To leverage the caching, the fine generator has to collect and process parallel batches within the API (a la hold targeter v2) instead of having the caller collect the batches and run a single API call per transaction.
Patch en route. Running this patch in a test cluster with a sizable data set shaved 25%-30% off the batch generator run time and, perhaps more importantly, avoids several million duplicate API/database calls.
Note the proposed changes have no impact on single-transaction fine generation.
http:// git.evergreen- ils.org/ ?p=working/ Evergreen. git;a=shortlog; h=refs/ heads/user/ berick/ lp1705728- fine-gen- cache-parallel
From the commit:
* Fine generator caches org unit setting values per instance. Once cached, the number of cstore calls per transaction is reduced by 3 to 5 calls, depending on context / settings.
* Fine generator disconnects from cstore after processing each transaction giving cstores a chance to recycle and avoid memory gobbling on huge batches.

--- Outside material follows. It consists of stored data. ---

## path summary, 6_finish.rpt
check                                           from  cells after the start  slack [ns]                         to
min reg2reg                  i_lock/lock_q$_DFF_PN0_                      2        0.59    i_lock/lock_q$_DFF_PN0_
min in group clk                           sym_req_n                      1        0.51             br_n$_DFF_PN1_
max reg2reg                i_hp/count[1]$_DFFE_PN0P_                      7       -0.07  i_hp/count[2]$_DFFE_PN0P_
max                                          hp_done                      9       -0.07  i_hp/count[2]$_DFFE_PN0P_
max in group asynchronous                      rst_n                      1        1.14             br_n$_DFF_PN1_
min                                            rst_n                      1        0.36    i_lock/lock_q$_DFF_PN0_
### src/rtl/vit_pkg.sv
package vit_pkg;

  typedef enum logic [2:0] {
    FS_IDLE,
    FS_RECV,
    FS_PICK,
    FS_TRACE,
    FS_EMIT
  } vit_fsm_e;

  // Distance between two 2-bit hard symbols: 0, 1 or 2.
  function automatic logic [1:0] sym_distance(input logic [1:0] a, input logic [1:0] b);
    logic [1:0] d;
    d = a ^ b;
    return {d[1] & d[0], d[1] ^ d[0]};
  endfunction

endpackage

### src/rtl/vit_bmu.sv
// Branch metric unit: expected outputs are derived from the loaded taps.
module vit_bmu #(
  parameter int K  = 3,
  parameter int NS = 1 << (K - 1)
) (
  input  logic [K-1:0]              poly_a,
  input  logic [K-1:0]              poly_b,
  input  logic [1:0]                sym,
  output logic [NS-1:0][1:0][1:0]   bm
);
  import vit_pkg::*;

  for (genvar s = 0; s < NS; s++) begin : g_state
    for (genvar u = 0; u < 2; u++) begin : g_in
      // Shift register contents: {current input, state}
      localparam logic [K-1:0] RV = K'((u << (K - 1)) | s);
      logic [1:0] expv;
      assign expv      = {^(poly_a & RV), ^(poly_b & RV)};
      assign bm[s][u]  = sym_distance(expv, sym);
    end
  end

endmodule

### src/rtl/vit_acs.sv
// Add-compare-select over all states with saturating path metrics.
module vit_acs #(
  parameter int K  = 3,
  parameter int MW = 8,
  parameter int NS = 1 << (K - 1)
) (
  input  logic                      clk,
  input  logic                      rst_n,
  input  logic                      init,
  input  logic                      step,
  input  logic [NS-1:0][1:0][1:0]   bm,
  output logic [NS-1:0][MW-1:0]     pm,
  output logic [NS-1:0]             dec
);
  localparam int HALF = NS / 2;
  localparam logic [MW-1:0] MAXV = '1;

  logic [NS-1:0][MW-1:0] pm_nx;

  for (genvar n = 0; n < NS; n++) begin : g_acs
    // Predecessors of state n are {n[low bits], x}; input bit is n's MSB.
    localparam int P0 = (n % HALF) * 2;
    localparam int P1 = P0 + 1;
    localparam int U  = n / HALF;
    logic [MW:0]   sum0, sum1;
    logic [MW-1:0] cand0, cand1;
    assign sum0  = {1'b0, pm[P0]} + {{(MW-1){1'b0}}, bm[P0][U]};
    assign sum1  = {1'b0, pm[P1]} + {{(MW-1){1'b0}}, bm[P1][U]};
    assign cand0 = sum0[MW] ? MAXV : sum0[MW-1:0];
    assign cand1 = sum1[MW] ? MAXV : sum1[MW-1:0];
    // Strictly lower wins; equal keeps the lower-numbered predecessor.
    assign dec[n]   = (cand1 < cand0);
    assign pm_nx[n] = dec[n] ? cand1 : cand0;
  end

  always_ff @(posedge clk or negedge rst_n) begin
    if (!rst_n) begin
      for (int i = 0; i < NS; i++) pm[i] <= (i == 0) ? '0 : MAXV;
    end else if (init) begin
      for (int i = 0; i < NS; i++) pm[i] <= (i == 0) ? '0 : MAXV;
    end else if (step) begin
      pm <= pm_nx;
    end
  end

endmodule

* Fine generator now collects parallel batches of transactions directly within the server-side generator API instead of requiring the caller to collect transactions up front for individual processing. This lets us take advantage of the org setting caching.
* Fine generator script improvements:
** Arguments are passed via GetOpt, with support for legacy-style opensrf config and lockfile name passing (with warnings).
** supports a --parallel option to override the value from opensrf.xml.
** Sets OSRF_LOG_CLIENT for log tracing.
==
Unclear if release notes or tests are required, since there are no functionality changes to the generator itself and all fine generator script changes are backwards compatible. Testing essentially boils down to "does the fine generator still work, a little faster".
For further data, running the patches on my concerto-based VM shaves 48% off the run time.